§ What is needed: The lines wanted run from the first one below through the one with "logic [NREQ*W-1:0] req_b;". Return them exactly.

Stored dataset items:
↓↓↓

--- src/rtl/binary_mul_arbiter_if.sv ---
// ============================================================================
//  Module   : binary_mul_arbiter_if
//  Brief    : Requester, multiplier and response signals of the shared
//             multiplier arbiter, with arbiter-side and environment-side views.
//  Revision : 1.0 - initial release
// ============================================================================
`default_nettype none

interface binary_mul_arbiter_if #(
    parameter int NREQ = 4,
    parameter int IDW  = 2,
    parameter int W    = 9
);
    logic [NREQ-1:0]   req_valid;
    logic [NREQ*W-1:0] req_a;
    logic [NREQ*W-1:0] req_b;
    logic [NREQ-1:0]   req_ready;
    logic [W-1:0]      mul_a;
    logic [W-1:0]      mul_b;
    logic              mul_en;
    logic [2*W-1:0]    mul_p;
    logic              rsp_valid;
    logic              rsp_ready;
    logic [2*W-1:0]    rsp_p;
    logic [IDW-1:0]    rsp_id;

    // Arbiter side
    modport slave (
        input  req_valid, req_a, req_b, mul_p, rsp_ready,
        output req_ready, mul_a, mul_b, mul_en, rsp_valid, rsp_p, rsp_id
    );

    // Requesters, multiplier and consumer side
    modport master (
        output req_valid, req_a, req_b, mul_p, rsp_ready,
        input  req_ready, mul_a, mul_b, mul_en, rsp_valid, rsp_p, rsp_id
    );
endinterface

`default_nettype wire

--- src/rtl/binary_mul_arbiter.sv ---
// ============================================================================
//  Module   : binary_mul_arbiter
//  Brief    : Round-robin arbiter sharing one registered WxW multiplier among
//             NREQ requesters; one transaction in flight at a time.
//  Revision : 1.0 - initial release
// ============================================================================
`default_nettype none

module binary_mul_arbiter #(
    parameter int NREQ = 4,
    parameter int IDW  = 2,
    parameter int W    = 9
) (
    input  logic                 clk,
    input  logic                 rst_n,
    binary_mul_arbiter_if.slave  bus,
    output logic                 busy
);

    typedef enum logic [1:0] {
        S_IDLE  = 2'd0,
        S_ISSUE = 2'd1,
        S_WAIT  = 2'd2,
        S_RESP  = 2'd3
    } state_t;

    state_t            r_state;
    state_t            w_state_nxt;
    logic [IDW-1:0]    r_ptr;
    logic [IDW-1:0]    r_gnt;
    logic [W-1:0]      r_mul_a;
    logic [W-1:0]      r_mul_b;
    logic              r_rsp_valid;
    logic [2*W-1:0]    r_rsp_p;
    logic [IDW-1:0]    r_rsp_id;

    logic [2*NREQ-1:0] w_dbl;
    logic [NREQ-1:0]   w_rot;
    logic              w_any;
    logic [IDW-1:0]    w_off;
    logic [IDW:0]      w_sum;
    logic [IDW-1:0]    w_win;
    logic [W-1:0]      w_sel_a;
    logic [W-1:0]      w_sel_b;
    logic [NREQ-1:0]   w_req_ready;
    logic              w_mul_en;

    // Rotate the valid vector so bit 0 is the requester at ptr; the first set
    // bit of the rotated vector is the round-robin winner's offset from ptr.
    assign w_dbl = {bus.req_valid, bus.req_valid};
    assign w_rot = NREQ'(w_dbl >> r_ptr);

    always_comb begin
        w_any = 1'b0;
        w_off = '0;
        for (int k = 0; k < NREQ; k++) begin
            if (!w_any && w_rot[k]) begin
                w_any = 1'b1;
                w_off = IDW'(k);
            end
        end
    end

    assign w_sum   = {1'b0, r_ptr} + {1'b0, w_off};
    assign w_win   = (w_sum >= (IDW+1)'(NREQ)) ? IDW'(w_sum - (IDW+1)'(NREQ))
                                               : IDW'(w_sum);
    assign w_sel_a = W'(bus.req_a >> (int'(w_win) * W));
    assign w_sel_b = W'(bus.req_b >> (int'(w_win) * W));

    always_ff @(posedge clk or negedge rst_n) begin
        if (!rst_n) begin
            r_state <= S_IDLE;
        end else begin
            r_state <= w_state_nxt;
        end
    end

    always_comb begin
        w_state_nxt = r_state;
        w_req_ready = '0;
        w_mul_en    = 1'b0;
        case (r_state)
            S_IDLE: begin
                if (w_any) begin
                    w_state_nxt = S_ISSUE;
                end
            end
            S_ISSUE: begin
                w_req_ready = NREQ'(1) << r_gnt;
                w_mul_en    = 1'b1;
                w_state_nxt = S_WAIT;
            end
            S_WAIT: begin
                w_state_nxt = S_RESP;
            end
            S_RESP: begin
                if (r_rsp_valid && bus.rsp_ready) begin
                    w_state_nxt = S_IDLE;
                end
            end
            default: begin
                w_state_nxt = S_IDLE;
            end
        endcase
    end

    always_ff @(posedge clk or negedge rst_n) begin
        if (!rst_n) begin
            r_ptr       <= '0;
            r_gnt       <= '0;
            r_mul_a     <= '0;
            r_mul_b     <= '0;
            r_rsp_valid <= 1'b0;
            r_rsp_p     <= '0;
            r_rsp_id    <= '0;
        end else begin
            case (r_state)
                S_IDLE: begin
                    if (w_any) begin
                        r_gnt   <= w_win;
                        r_mul_a <= w_sel_a;
                        r_mul_b <= w_sel_b;
                    end
                end
                S_ISSUE: begin
                    r_ptr <= (r_gnt == IDW'(NREQ-1)) ? '0 : r_gnt + IDW'(1);
                end
                S_WAIT: begin
                    // Multiplier output register became valid at the ISSUE edge
                    r_rsp_p     <= bus.mul_p;
                    r_rsp_id    <= r_gnt;
                    r_rsp_valid <= 1'b1;
                end
                S_RESP: begin
                    if (bus.rsp_ready) begin
                        r_rsp_valid <= 1'b0;
                    end
                end
                default: begin
                end
            endcase
        end
    end

    assign bus.req_ready = w_req_ready;
    assign bus.mul_en    = w_mul_en;
    assign bus.mul_a     = r_mul_a;
    assign bus.mul_b     = r_mul_b;
    assign bus.rsp_valid = r_rsp_valid;
    assign bus.rsp_p     = r_rsp_p;
    assign bus.rsp_id    = r_rsp_id;
    assign busy          = (r_state != S_IDLE);

endmodule

`default_nettype wire

--- src/flat_wrapper.sv ---
// flat-port wrapper written by rule: the top's interface ports become plain ports
module binary_mul_arbiter_flat 
#(
    parameter int NREQ = 4,
    parameter int IDW  = 2,
    parameter int W    = 9
)
  (clk, rst_n, busy, bus_req_valid, bus_req_a, bus_req_b, bus_mul_p, bus_rsp_ready, bus_req_ready, bus_mul_a, bus_mul_b, bus_mul_en, bus_rsp_valid, bus_rsp_p, bus_rsp_id);
  binary_mul_arbiter_if #(.NREQ(NREQ), .IDW(IDW), .W(W)) bus_i ();
  input  logic clk;
  input  logic rst_n;
  output logic busy;
  input wire logic [$bits(bus_i.req_valid)-1:0] bus_req_valid;
  input wire logic [$bits(bus_i.req_a)-1:0] bus_req_a;
  input wire logic [$bits(bus_i.req_b)-1:0] bus_req_b;
  input wire logic [$bits(bus_i.mul_p)-1:0] bus_mul_p;
  input wire logic [$bits(bus_i.rsp_ready)-1:0] bus_rsp_ready;
  output wire logic [$bits(bus_i.req_ready)-1:0] bus_req_ready;
  output wire logic [$bits(bus_i.mul_a)-1:0] bus_mul_a;
  output wire logic [$bits(bus_i.mul_b)-1:0] bus_mul_b;
  output wire logic [$bits(bus_i.mul_en)-1:0] bus_mul_en;
  output wire logic [$bits(bus_i.rsp_valid)-1:0] bus_rsp_valid;
  output wire logic [$bits(bus_i.rsp_p)-1:0] bus_rsp_p;
  output wire logic [$bits(bus_i.rsp_id)-1:0] bus_rsp_id;
  assign bus_i.req_valid = bus_req_valid;
  assign bus_i.req_a = bus_req_a;
  assign bus_i.req_b = bus_req_b;
  assign bus_i.mul_p = bus_mul_p;
  assign bus_i.rsp_ready = bus_rsp_ready;
  assign bus_req_ready = bus_i.req_ready;
  assign bus_mul_a = bus_i.mul_a;
  assign bus_mul_b = bus_i.mul_b;
  assign bus_mul_en = bus_i.mul_en;
  assign bus_rsp_valid = bus_i.rsp_valid;
  assign bus_rsp_p = bus_i.rsp_p;
  assign bus_rsp_id = bus_i.rsp_id;
  binary_mul_arbiter #(.NREQ(NREQ), .IDW(IDW), .W(W)) u_core (.clk(clk), .rst_n(rst_n), .bus(bus_i), .busy(busy));
endmodule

↑↑↑

§ Reply to the exercise:
--- src/rtl/binary_mul_arbiter_if.sv ---
// ============================================================================
//  Module   : binary_mul_arbiter_if
//  Brief    : Requester, multiplier and response signals of the shared
//             multiplier arbiter, with arbiter-side and environment-side views.
//  Revision : 1.0 - initial release
// ============================================================================
`default_nettype none

interface binary_mul_arbiter_if #(
    parameter int NREQ = 4,
    parameter int IDW  = 2,
    parameter int W    = 9
);
    logic [NREQ-1:0]   req_valid;
    logic [NREQ*W-1:0] req_a;
    logic [NREQ*W-1:0] req_b;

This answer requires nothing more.